|McCrystal -v- Minister for Children and Youth Affairs & ors|
| IESC 53|
Supreme Court Record Number:
High Court Record Number:
|2012 11508 P|
Date of Delivery:
Composition of Court:
|Denham C.J., Murray J., Hardiman J., Fennelly J., O'Donnell J.|
|Ruling, Denham C.J.|
THE SUPREME COURT
Appeal No. 486/12
The Minister for Children and Youth Affairs,
The Government of Ireland, Ireland
and the Attorney General
Ruling of the Court delivered on the 8th day of November, 2012 by Denham C.J.
1. This is an appeal by Mark McCrystal, the plaintiff/appellant, referred to as “the appellant”, from the judgment and order of the High Court (Kearns P.) given on the 1st November, 2012.

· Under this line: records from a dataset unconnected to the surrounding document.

`src/sv/afrf_pkg.sv`:
```
`timescale 1ns / 1ps
// ----------------------------------------------------------------------------
// afrf_pkg
// Shared types and constants for the aligned fill run finder.
// ----------------------------------------------------------------------------
package afrf_pkg;

  // Default parameter values
  localparam int unsigned OFFSET_BITS_DEF = 25;
  localparam logic [31:0] ROM_BASE_DEF    = 32'h0800_0000;

  // Fixed field widths
  localparam int unsigned MIN_SIZE_W  = 26;
  localparam int unsigned ADDR_W      = 28;
  localparam int unsigned CFG_IDX_W   = 8;
  localparam int unsigned CFG_DATA_W  = 32;
  localparam int unsigned NUM_TRACK   = 2;

  // Configuration register indexes
  localparam logic [CFG_IDX_W-1:0] CFG_MIN_SIZE        = 8'd0;
  localparam logic [CFG_IDX_W-1:0] CFG_LARGEST_MODE    = 8'd1;
  localparam logic [CFG_IDX_W-1:0] CFG_PRIMARY_FILLER  = 8'd2;
  localparam logic [CFG_IDX_W-1:0] CFG_FALLBACK_FILLER = 8'd3;

  // Register reset values
  localparam logic [MIN_SIZE_W-1:0] MIN_SIZE_RST        = 26'd1;
  localparam logic [7:0]            PRIMARY_FILLER_RST  = 8'hFF;
  localparam logic [7:0]            FALLBACK_FILLER_RST = 8'h00;

  typedef struct packed {
    logic [7:0] data_byte;
    logic       last_byte;
  } in_t;

  typedef struct packed {
    logic              found;
    logic [ADDR_W-1:0] space_address;
    logic              used_fallback;
  } out_t;

endpackage

```
`src/sv/aligned_fill_run_finder_core.sv`:
```
`timescale 1ns / 1ps
// ----------------------------------------------------------------------------
// aligned_fill_run_finder_core
// Scans an image byte stream for runs of filler bytes that start on 4-byte
// boundaries and reports the chosen free space address at the last byte.
// ----------------------------------------------------------------------------
// Usage:
//   Input channel (in_valid_i / in_stall_o / in_data_i) carries one image
//   byte per transaction, in address order; last_byte marks the end.
//   Output channel (out_valid_o / out_stall_i / out_data_o) carries one
//   result transaction per image, loaded on the cycle after the last byte.
//   Configuration channel (cfg_valid_i / cfg_ready_o) writes min_size,
//   largest_mode, primary_filler and fallback_filler; it is always ready.
//   Indexes beyond the register list are dropped.
// Throughput: one byte per cycle while the input is not stalled. Both filler
//   trackers compare, count and update their kept run combinationally from
//   the stored scan state; the result register sits behind that logic.
// Latency: result valid on the cycle after the last byte is accepted.
// Stall: the result register holds while out_stall_i is high; the input is
//   stalled only while that register is full and stalled, so a new image
//   streams in as soon as the result leaves.
// Reset: registers return to their documented defaults and the scan starts
//   at offset 0. After each last byte the scan state clears on its own.
// ----------------------------------------------------------------------------
module aligned_fill_run_finder_core
  import afrf_pkg::*;
#(
  parameter int unsigned OFFSET_BITS = OFFSET_BITS_DEF,
  parameter logic [31:0] ROM_BASE    = ROM_BASE_DEF
) (
  input  logic                               clk_i,
  input  logic                               rst_ni,
  // byte input
  input  logic                               in_valid_i,
  output logic                               in_stall_o,
  input  afrf_pkg::in_t                      in_data_i,
  // result output
  output logic                               out_valid_o,
  input  logic                               out_stall_i,
  output afrf_pkg::out_t                     out_data_o,
  // configuration writes
  input  logic                               cfg_valid_i,
  output logic                               cfg_ready_o,
  input  logic [afrf_pkg::CFG_IDX_W-1:0]     cfg_index_i,
  input  logic [afrf_pkg::CFG_DATA_W-1:0]    cfg_data_i
);

  localparam int unsigned LenW = OFFSET_BITS + 1;
  localparam int unsigned CmpW = (LenW > MIN_SIZE_W) ? LenW : MIN_SIZE_W;

  // Configuration registers
  logic [MIN_SIZE_W-1:0] min_size_q;
  logic                  largest_mode_q;
  logic [7:0]            primary_filler_q;
  logic [7:0]            fallback_filler_q;

  // Scan state
  logic [OFFSET_BITS-1:0] byte_offset_q, byte_offset_d;
  logic [NUM_TRACK-1:0]   run_active_q, run_active_d;
  logic [OFFSET_BITS-1:0] run_start_q   [NUM_TRACK];
  logic [OFFSET_BITS-1:0] run_start_d   [NUM_TRACK];
  logic [LenW-1:0]        run_len_q     [NUM_TRACK];
  logic [LenW-1:0]        run_len_d     [NUM_TRACK];
  logic [OFFSET_BITS-1:0] best_start_q  [NUM_TRACK];
  logic [OFFSET_BITS-1:0] best_start_d  [NUM_TRACK];
  logic [LenW-1:0]        best_len_q    [NUM_TRACK];
  logic [LenW-1:0]        best_len_d    [NUM_TRACK];

  // Result register
  logic  out_valid_q, out_valid_d;
  out_t  out_data_q, out_data_d;

  logic in_acc;
  logic out_acc;

  assign cfg_ready_o = 1'b1;
  assign in_stall_o  = out_valid_q & out_stall_i;
  assign in_acc      = in_valid_i & ~in_stall_o;
  assign out_acc     = out_valid_q & ~out_stall_i;
  assign out_valid_o = out_valid_q;
  assign out_data_o  = out_data_q;

  // --------------------------------------------------------------------------
  // Configuration decode
  // --------------------------------------------------------------------------
  always_ff @(posedge clk_i or negedge rst_ni) begin
    if (!rst_ni) begin
      min_size_q        <= MIN_SIZE_RST;
      largest_mode_q    <= 1'b0;
      primary_filler_q  <= PRIMARY_FILLER_RST;
      fallback_filler_q <= FALLBACK_FILLER_RST;
    end else if (cfg_valid_i && cfg_ready_o) begin
      unique case (cfg_index_i)
        CFG_MIN_SIZE:        min_size_q        <= cfg_data_i[MIN_SIZE_W-1:0];
        CFG_LARGEST_MODE:    largest_mode_q    <= cfg_data_i[0];
        CFG_PRIMARY_FILLER:  primary_filler_q  <= cfg_data_i[7:0];
        CFG_FALLBACK_FILLER: fallback_filler_q <= cfg_data_i[7:0];
        default: ;
      endcase
    end
  end

  // --------------------------------------------------------------------------
  // Tracker update: one compare, one saturating count and one keep decision
  // per filler, all from the stored state.
  // --------------------------------------------------------------------------
  logic [7:0]             filler      [NUM_TRACK];
  logic                   match       [NUM_TRACK];
  logic                   act_n       [NUM_TRACK];
  logic [OFFSET_BITS-1:0] start_n     [NUM_TRACK];
  logic [LenW-1:0]        len_n       [NUM_TRACK];
  logic                   close_en    [NUM_TRACK];
  logic [LenW-1:0]        close_len   [NUM_TRACK];
  logic                   locked      [NUM_TRACK];
  logic                   keep        [NUM_TRACK];
  logic [OFFSET_BITS-1:0] best_start_n[NUM_TRACK];
  logic [LenW-1:0]        best_len_n  [NUM_TRACK];
  logic                   aligned;
  logic                   last;
  logic                   pick_fb;
  logic                   any_found;
  logic [31:0]            addr_sum;

  assign filler[0] = primary_filler_q;
  assign filler[1] = fallback_filler_q;
  assign aligned   = (byte_offset_q[1:0] == 2'b00);
  assign last      = in_data_i.last_byte;

  always_comb begin
    for (int t = 0; t < NUM_TRACK; t++) begin
      match[t]     = (in_data_i.data_byte == filler[t]);
      act_n[t]     = run_active_q[t];
      start_n[t]   = run_start_q[t];
      len_n[t]     = run_len_q[t];
      close_en[t]  = 1'b0;
      close_len[t] = run_len_q[t];
      if (run_active_q[t]) begin
        if (match[t]) begin
          // grow the run, saturate at all ones
          if (run_len_q[t] != {LenW{1'b1}}) begin
            len_n[t] = run_len_q[t] + LenW'(1);
          end
        end else begin
          close_en[t] = 1'b1;
          act_n[t]    = 1'b0;
        end
      end else if (match[t] && aligned) begin
        act_n[t]   = 1'b1;
        start_n[t] = byte_offset_q;
        len_n[t]   = LenW'(1);
      end
      // a run still open at the last byte ends there, with that byte counted
      if (last && act_n[t]) begin
        close_en[t]  = 1'b1;
        close_len[t] = len_n[t];
      end
      locked[t] = ~largest_mode_q && (best_len_q[t] != '0);
      keep[t]   = close_en[t] && ~locked[t]
                  && (CmpW'(close_len[t]) >= CmpW'(min_size_q))
                  && (close_len[t] > best_len_q[t]);
      best_start_n[t] = keep[t] ? start_n[t]   : best_start_q[t];
      best_len_n[t]   = keep[t] ? close_len[t] : best_len_q[t];
    end
  end

  // Pick primary when it kept a run, else fallback
  assign pick_fb   = (best_len_n[0] == '0);
  assign any_found = ~pick_fb || (best_len_n[1] != '0);
  assign addr_sum  = ROM_BASE + 32'(pick_fb ? best_start_n[1] : best_start_n[0]);

  always_comb begin
    byte_offset_d = byte_offset_q;
    run_active_d  = run_active_q;
    for (int t = 0; t < NUM_TRACK; t++) begin
      run_start_d[t]  = run_start_q[t];
      run_len_d[t]    = run_len_q[t];
      best_start_d[t] = best_start_q[t];
      best_len_d[t]   = best_len_q[t];
    end
    out_valid_d = out_valid_q & ~out_acc;
    out_data_d  = out_data_q;

    if (in_acc) begin
      if (last) begin
        // end of image: clear the scan and load the result
        byte_offset_d = '0;
        run_active_d  = '0;
        for (int t = 0; t < NUM_TRACK; t++) begin
          run_start_d[t]  = '0;
          run_len_d[t]    = '0;
          best_start_d[t] = '0;
          best_len_d[t]   = '0;
        end
        out_valid_d              = 1'b1;
        out_data_d.found         = any_found;
        out_data_d.space_address = any_found ? addr_sum[ADDR_W-1:0] : '0;
        out_data_d.used_fallback = any_found & pick_fb;
      end else begin
        byte_offset_d = byte_offset_q + OFFSET_BITS'(1);
        for (int t = 0; t < NUM_TRACK; t++) begin
          run_active_d[t] = act_n[t];
          run_start_d[t]  = start_n[t];
          run_len_d[t]    = len_n[t];
          best_start_d[t] = best_start_n[t];
          best_len_d[t]   = best_len_n[t];
        end
      end
    end
  end

  always_ff @(posedge clk_i or negedge rst_ni) begin
    if (!rst_ni) begin
      byte_offset_q <= '0;
      run_active_q  <= '0;
      out_valid_q   <= 1'b0;
      for (int t = 0; t < NUM_TRACK; t++) begin
        run_start_q[t]  <= '0;
        run_len_q[t]    <= '0;
        best_start_q[t] <= '0;
        best_len_q[t]   <= '0;
      end
    end else begin
      byte_offset_q <= byte_offset_d;
      run_active_q  <= run_active_d;
      out_valid_q   <= out_valid_d;
      for (int t = 0; t < NUM_TRACK; t++) begin
        run_start_q[t]  <= run_start_d[t];
        run_len_q[t]    <= run_len_d[t];
        best_start_q[t] <= best_start_d[t];
        best_len_q[t]   <= best_len_d[t];
      end
    end
  end

  // Result payload needs no reset
  always_ff @(posedge clk_i) begin
    out_data_q <= out_data_d;
  end

  // --------------------------------------------------------------------------
  // Assertions
  // --------------------------------------------------------------------------
  a_last_loads_result : assert property (@(posedge clk_i) disable iff (!rst_ni)
    (in_acc && in_data_i.last_byte) |=> out_valid_o)
    else $error("result not loaded after last byte");

  a_last_clears_scan : assert property (@(posedge clk_i) disable iff (!rst_ni)
    (in_acc && in_data_i.last_byte) |=>
      (byte_offset_q == '0) && (run_active_q == '0))
    else $error("scan state not cleared after last byte");

  a_not_found_zero : assert property (@(posedge clk_i) disable iff (!rst_ni)
    (out_valid_o && !out_data_o.found) |->
      (out_data_o.space_address == '0) && !out_data_o.used_fallback)
    else $error("empty result carries address or fallback flag");

  a_active_len_p : assert property (@(posedge clk_i) disable iff (!rst_ni)
    run_active_q[0] |-> (run_len_q[0] != '0))
    else $error("primary run active with zero length");

  a_active_len_f : assert property (@(posedge clk_i) disable iff (!rst_ni)
    run_active_q[1] |-> (run_len_q[1] != '0))
    else $error("fallback run active with zero length");

endmodule

```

2. This matter was dealt with as a matter of urgency by the High Court, as it is by this Court, as the appellant has sought declarations, an injunction and consequential orders which have a relevance to the Referendum taking place on the 10th November, 2012.
3. In McKenna v. An Taoiseach (No. 2)  2 I.R. 10, it was held that the Government in expending public moneys in the promotion of a particular result in a Referendum process was in breach of the Constitution.

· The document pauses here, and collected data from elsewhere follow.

## src/design/tpq_pkg.sv

```systemverilog
// Shared types, constants and calibration functions for the touch press qualifier.
package tpq_pkg;

  // Field widths.
  localparam int SAMPLE_W   = 12;
  localparam int PRESS_W    = 13;
  localparam int TIME_W     = 32;
  localparam int GAP_W      = 16;
  localparam int RUN_W      = 8;
  localparam int POS_X_W    = 9;
  localparam int POS_Y_W    = 8;
  localparam int CFG_IDX_W  = 2;
  localparam int CFG_DATA_W = 16;
  localparam int IN_DATA_W  = 152;
  localparam int OUT_DATA_W = 32;

  // Configuration register indexes.
  typedef enum logic [CFG_IDX_W-1:0] {
    REG_PRESS_HIGH      = 2'd0,
    REG_RELEASE_LOW     = 2'd1,
    REG_RELEASE_SAMPLES = 2'd2,
    REG_FIRE_GAP        = 2'd3
  } cfg_reg_t;

  // Reset values of the configuration registers.
  localparam logic [PRESS_W-1:0] PRESS_HIGH_RST      = 13'd220;
  localparam logic [PRESS_W-1:0] RELEASE_LOW_RST     = 13'd90;
  localparam logic [RUN_W-1:0]   RELEASE_SAMPLES_RST = 8'd3;
  localparam logic [GAP_W-1:0]   FIRE_GAP_RST        = 16'd200;

  // Pressure is z1 plus full scale minus z2.
  localparam logic [PRESS_W-1:0] PRESS_FULL_SCALE = 13'd4095;
  localparam logic [RUN_W-1:0]   RUN_MAX          = 8'd255;

  // Column calibration: (avg_y - 465) * 320 / 3075, clamped to 319.
  // The divide is a multiply by ceil(2^22 * 64 / 615), exact for any 12-bit offset value.
  localparam logic [SAMPLE_W-1:0] COL_OFF   = 12'd465;
  localparam logic [18:0]         COL_MULT  = 19'd436481;
  localparam int                  COL_SHIFT = 22;
  localparam logic [POS_X_W-1:0]  COL_MAX   = 9'd319;

  // Row calibration: (avg_x - 620) * 240 / 2660, clamped to 239.
  // The divide is a multiply by ceil(2^20 * 12 / 133), exact for any 12-bit offset value.
  localparam logic [SAMPLE_W-1:0] ROW_OFF   = 12'd620;
  localparam logic [16:0]         ROW_MULT  = 17'd94609;
  localparam int                  ROW_SHIFT = 20;
  localparam logic [POS_Y_W-1:0]  ROW_MAX   = 8'd239;

  // Configuration bundle.
  typedef struct packed {
    logic [PRESS_W-1:0] press_high;
    logic [PRESS_W-1:0] release_low;
    logic [RUN_W-1:0]   release_samples;
    logic [GAP_W-1:0]   fire_gap_ms;
  } cfg_t;

  // One sample set; the last member sits in the lowest bits.
  typedef struct packed {
    logic [TIME_W-1:0]   time_ms;
    logic [SAMPLE_W-1:0] raw_y_d;
    logic [SAMPLE_W-1:0] raw_y_c;
    logic [SAMPLE_W-1:0] raw_y_b;
    logic [SAMPLE_W-1:0] raw_y_a;
    logic [SAMPLE_W-1:0] raw_x_d;
    logic [SAMPLE_W-1:0] raw_x_c;
    logic [SAMPLE_W-1:0] raw_x_b;
    logic [SAMPLE_W-1:0] raw_x_a;
    logic [SAMPLE_W-1:0] pressure_two;
    logic [SAMPLE_W-1:0] pressure_one;
  } in_item_t;

  // One result.
  typedef struct packed {
    logic               fired;
    logic [PRESS_W-1:0] pressure;
    logic               in_contact;
    logic [POS_Y_W-1:0] pos_y;
    logic [POS_X_W-1:0] pos_x;
  } res_t;

  // Screen column from the averaged Y sample.
  function automatic logic [POS_X_W-1:0] map_col(input logic [SAMPLE_W-1:0] avg);
    logic [SAMPLE_W-1:0] diff;
    logic [30:0]         prod;
    logic [POS_X_W-1:0]  quo;
    diff = avg - COL_OFF;
    prod = 31'(diff) * 31'(COL_MULT);
    quo  = prod[COL_SHIFT +: POS_X_W];
    if (avg <= COL_OFF) begin
      return '0;
    end else if (quo > COL_MAX) begin
      return COL_MAX;
    end
    return quo;
  endfunction

  // Screen row from the averaged X sample.
  function automatic logic [POS_Y_W-1:0] map_row(input logic [SAMPLE_W-1:0] avg);
    logic [SAMPLE_W-1:0] diff;
    logic [28:0]         prod;
    logic [8:0]          quo;
    diff = avg - ROW_OFF;
    prod = 29'(diff) * 29'(ROW_MULT);
    quo  = prod[ROW_SHIFT +: 9];
    if (avg <= ROW_OFF) begin
      return '0;
    end else if (quo > 9'(ROW_MAX)) begin
      return ROW_MAX;
    end
    return quo[POS_Y_W-1:0];
  endfunction

endpackage

```

## src/design/tpq_cfg_regs.sv

```systemverilog
// Configuration register file of the touch press qualifier.
module tpq_cfg_regs (
  input  logic                           clk,
  input  logic                           rst,
  input  logic                           cfg_we,
  input  logic [tpq_pkg::CFG_IDX_W-1:0]  cfg_index,
  input  logic [tpq_pkg::CFG_DATA_W-1:0] cfg_data,
  output tpq_pkg::cfg_t                  cfg
);
  import tpq_pkg::*;

  // Write decode; each register keeps its low bits of the write data.
  always_ff @(posedge clk) begin
    if (rst) begin
      cfg.press_high      <= PRESS_HIGH_RST;
      cfg.release_low     <= RELEASE_LOW_RST;
      cfg.release_samples <= RELEASE_SAMPLES_RST;
      cfg.fire_gap_ms     <= FIRE_GAP_RST;
    end else if (cfg_we) begin
      unique case (cfg_reg_t'(cfg_index))
        REG_PRESS_HIGH:      cfg.press_high      <= cfg_data[PRESS_W-1:0];
        REG_RELEASE_LOW:     cfg.release_low     <= cfg_data[PRESS_W-1:0];
        REG_RELEASE_SAMPLES: cfg.release_samples <= cfg_data[RUN_W-1:0];
        REG_FIRE_GAP:        cfg.fire_gap_ms     <= cfg_data[GAP_W-1:0];
        default: ;
      endcase
    end
  end

endmodule

```

## src/design/tpq_qualify.sv

```systemverilog
// Per-sample pressure, press latch, release debounce and coordinate mapping.
module tpq_qualify (
  input  logic              clk,
  input  logic              rst,
  input  tpq_pkg::cfg_t     cfg,
  input  tpq_pkg::in_item_t item,
  input  logic              advance,
  output tpq_pkg::res_t     res
);
  import tpq_pkg::*;

  logic                press_latched;
  logic [RUN_W-1:0]    release_run;
  logic [TIME_W-1:0]   last_fire_time;

  logic                press_latched_next;
  logic [RUN_W-1:0]    release_run_next;
  logic [TIME_W-1:0]   last_fire_time_next;

  logic [SAMPLE_W+1:0] sum_x;
  logic [SAMPLE_W+1:0] sum_y;
  logic [SAMPLE_W-1:0] avg_x;
  logic [SAMPLE_W-1:0] avg_y;
  logic [PRESS_W-1:0]  press;
  logic                contact;
  logic                release_hit;
  logic [RUN_W-1:0]    run_inc;
  logic                latch_mid;
  logic [TIME_W-1:0]   elapsed;
  logic                fire;

  // Sample averages.
  always_comb begin
    sum_x = 14'(item.raw_x_a) + 14'(item.raw_x_b) + 14'(item.raw_x_c) + 14'(item.raw_x_d);
    sum_y = 14'(item.raw_y_a) + 14'(item.raw_y_b) + 14'(item.raw_y_c) + 14'(item.raw_y_d);
    avg_x = sum_x[SAMPLE_W+1:2];
    avg_y = sum_y[SAMPLE_W+1:2];
  end

  // Pressure, contact and the release run; the latch re-arms before the fire test.
  always_comb begin
    press       = 13'(item.pressure_one) + PRESS_FULL_SCALE - 13'(item.pressure_two);
    contact     = press > cfg.press_high;
    release_hit = press < cfg.release_low;
    run_inc     = (release_run == RUN_MAX) ? release_run : release_run + 8'd1;
    release_run_next = release_hit ? run_inc : '0;
    latch_mid   = (release_hit && (run_inc >= cfg.release_samples)) ? 1'b0 : press_latched;
    elapsed     = item.time_ms - last_fire_time;
    fire        = contact && !latch_mid && (elapsed > 32'(cfg.fire_gap_ms));
    press_latched_next  = fire | latch_mid;
    last_fire_time_next = fire ? item.time_ms : last_fire_time;
  end

  // Result fields; coordinates are zero unless the sample fires.
  always_comb begin
    res.fired      = fire;
    res.pressure   = press;
    res.in_contact = contact;
    res.pos_x      = fire ? map_col(avg_y) : '0;
    res.pos_y      = fire ? map_row(avg_x) : '0;
  end

  // State moves on once per request, when its result is taken into the output register.
  always_ff @(posedge clk) begin
    if (rst) begin
      press_latched  <= 1'b0;
      release_run    <= '0;
      last_fire_time <= '0;
    end else if (advance) begin
      press_latched  <= press_latched_next;
      release_run    <= release_run_next;
      last_fire_time <= last_fire_time_next;
    end
  end

`ifndef NO_ASSERTIONS
  a_fire_latches: assert property (@(posedge clk) disable iff (rst)
    advance && fire |=> press_latched)
    else $error("press latch not set after a fire");

  a_run_clears: assert property (@(posedge clk) disable iff (rst)
    advance && !release_hit |=> release_run == '0)
    else $error("release run not cleared by a non-release sample");

  a_fire_time: assert property (@(posedge clk) disable iff (rst)
    advance && fire |=> last_fire_time == $past(item.time_ms))
    else $error("fire time not recorded");

  a_idle_holds: assert property (@(posedge clk) disable iff (rst)
    !advance |=> $stable(press_latched) && $stable(release_run))
    else $error("qualifier state changed without a request");
`endif

endmodule

```

## src/design/touch_press_qualifier_top.sv

```systemverilog
// Top level of the touch press qualifier: input register, qualifier, output register.
//
//   channel   direction  handshake                      payload
//   s_axis    in         s_axis_tvalid / s_axis_tready  tdata: one touch sample set
//   m_axis    out        m_axis_tvalid / m_axis_tready  tdata: position and pressure,
//                                                       tuser: fired
//   cfg       in         cfg_we                         cfg_index, cfg_data
//
// One request per clock cycle while m_axis is not stalled. A request is held in the
// input register, then its result in the output register. The rate is set by the single
// combinational pass between the two, where pressure, debounce state and coordinate
// multiply are evaluated. Reset clears the press latch, release run, last fire time and
// both valid flags and loads the register defaults. A stall on m_axis holds the output
// register; the input register still takes one more request before s_axis_tready drops.
module touch_press_qualifier_top (
  input  logic                           clk,
  input  logic                           rst,
  input  logic                           s_axis_tvalid,
  output logic                           s_axis_tready,
  // pressure_one, pressure_two, raw_x_a, raw_x_b, raw_x_c, raw_x_d,
  // raw_y_a, raw_y_b, raw_y_c, raw_y_d, time_ms
  input  logic [tpq_pkg::IN_DATA_W-1:0]  s_axis_tdata,
  output logic                           m_axis_tvalid,
  input  logic                           m_axis_tready,
  // pos_x, pos_y, in_contact, pressure, one zero pad bit
  output logic [tpq_pkg::OUT_DATA_W-1:0] m_axis_tdata,
  // fired
  output logic [0:0]                     m_axis_tuser,
  input  logic                           cfg_we,
  input  logic [tpq_pkg::CFG_IDX_W-1:0]  cfg_index,
  input  logic [tpq_pkg::CFG_DATA_W-1:0] cfg_data
);
  import tpq_pkg::*;

  cfg_t     cfg;
  logic     s1_valid;
  in_item_t s1_item;
  logic     out_valid;
  res_t     out_res;
  res_t     res;
  logic     out_free;
  logic     advance;

  // Handshake: the input register empties whenever the output register can load.
  assign out_free      = !out_valid || m_axis_tready;
  assign advance       = s1_valid && out_free;
  assign s_axis_tready = !s1_valid || out_free;

  tpq_cfg_regs u_cfg (
    .clk       (clk),
    .rst       (rst),
    .cfg_we    (cfg_we),
    .cfg_index (cfg_index),
    .cfg_data  (cfg_data),
    .cfg       (cfg)
  );

  tpq_qualify u_qualify (
    .clk     (clk),
    .rst     (rst),
    .cfg     (cfg),
    .item    (s1_item),
    .advance (advance),
    .res     (res)
  );

  // Valid flags of the two register stages.
  always_ff @(posedge clk) begin
    if (rst) begin
      s1_valid  <= 1'b0;
      out_valid <= 1'b0;
    end else begin
      if (s_axis_tready) begin
        s1_valid <= s_axis_tvalid;
      end
      if (out_free) begin
        out_valid <= s1_valid;
      end
    end
  end

  // Payload registers.
  always_ff @(posedge clk) begin
    if (s_axis_tvalid && s_axis_tready) begin
      s1_item <= in_item_t'(s_axis_tdata);
    end
    if (advance) begin
      out_res <= res;
    end
  end

  assign m_axis_tvalid = out_valid;
  assign m_axis_tdata  = {1'b0, out_res.pressure, out_res.in_contact,
                          out_res.pos_y, out_res.pos_x};
  assign m_axis_tuser  = out_res.fired;

`ifndef NO_ASSERTIONS
  a_fire_contact: assert property (@(posedge clk) disable iff (rst)
    m_axis_tvalid && out_res.fired |-> out_res.in_contact)
    else $error("fired result without contact");

  a_idle_pos: assert property (@(posedge clk) disable iff (rst)
    m_axis_tvalid && !out_res.fired |-> out_res.pos_x == '0 && out_res.pos_y == '0)
    else $error("position set on a result that did not fire");

  a_pos_range: assert property (@(posedge clk) disable iff (rst)
    m_axis_tvalid |-> out_res.pos_x <= COL_MAX && out_res.pos_y <= ROW_MAX)
    else $error("position outside the screen");

  a_stage_moves: assert property (@(posedge clk) disable iff (rst)
    advance |=> m_axis_tvalid)
    else $error("request lost between input and output registers");
`endif

endmodule
```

The people adopted the Constitution 75 years ago. The Constitution belongs to the people and may be amended only by the people in a Referendum. It is this democratic process which is protected by the McKenna principles. Public funding should not be used in a Referendum to espouse a particular point of view.
4. The McKenna principles may be found in the several judgments in that case. These principles, which are not in dispute, are consistent with standards recognised both nationally and internationally for a Referendum process, such as the European Commission for Democracy through Law (Venice Commission), Code for Good Practice on Referendums, adopted by the Council for Democratic Elections at its 19th Meeting (Venice, 16 December, 2006) and the Venice Commission at its 70th Plenary Session (Venice, 16 – 17 March, 2007).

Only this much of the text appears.